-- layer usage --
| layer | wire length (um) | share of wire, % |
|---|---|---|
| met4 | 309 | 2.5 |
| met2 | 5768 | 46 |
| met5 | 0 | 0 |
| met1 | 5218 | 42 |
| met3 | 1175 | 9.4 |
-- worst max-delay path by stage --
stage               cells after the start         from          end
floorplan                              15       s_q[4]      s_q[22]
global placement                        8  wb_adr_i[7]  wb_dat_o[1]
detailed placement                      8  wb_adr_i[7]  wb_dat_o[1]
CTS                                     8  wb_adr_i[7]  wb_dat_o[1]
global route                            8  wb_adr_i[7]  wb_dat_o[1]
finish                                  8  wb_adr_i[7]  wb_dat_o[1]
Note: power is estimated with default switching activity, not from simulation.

*-*-*

Print the data above exactly.

Response box
-- layer usage --
| layer | wire length (um) | share of wire, % |
|---|---|---|
| met4 | 309 | 2.5 |
| met2 | 5768 | 46 |
| met5 | 0 | 0 |
| met1 | 5218 | 42 |
| met3 | 1175 | 9.4 |
-- worst max-delay path by stage --
stage               cells after the start         from          end
floorplan                              15       s_q[4]      s_q[22]
global placement                        8  wb_adr_i[7]  wb_dat_o[1]
detailed placement                      8  wb_adr_i[7]  wb_dat_o[1]
CTS                                     8  wb_adr_i[7]  wb_dat_o[1]
global route                            8  wb_adr_i[7]  wb_dat_o[1]
finish                                  8  wb_adr_i[7]  wb_dat_o[1]
Note: power is estimated with default switching activity, not from simulation.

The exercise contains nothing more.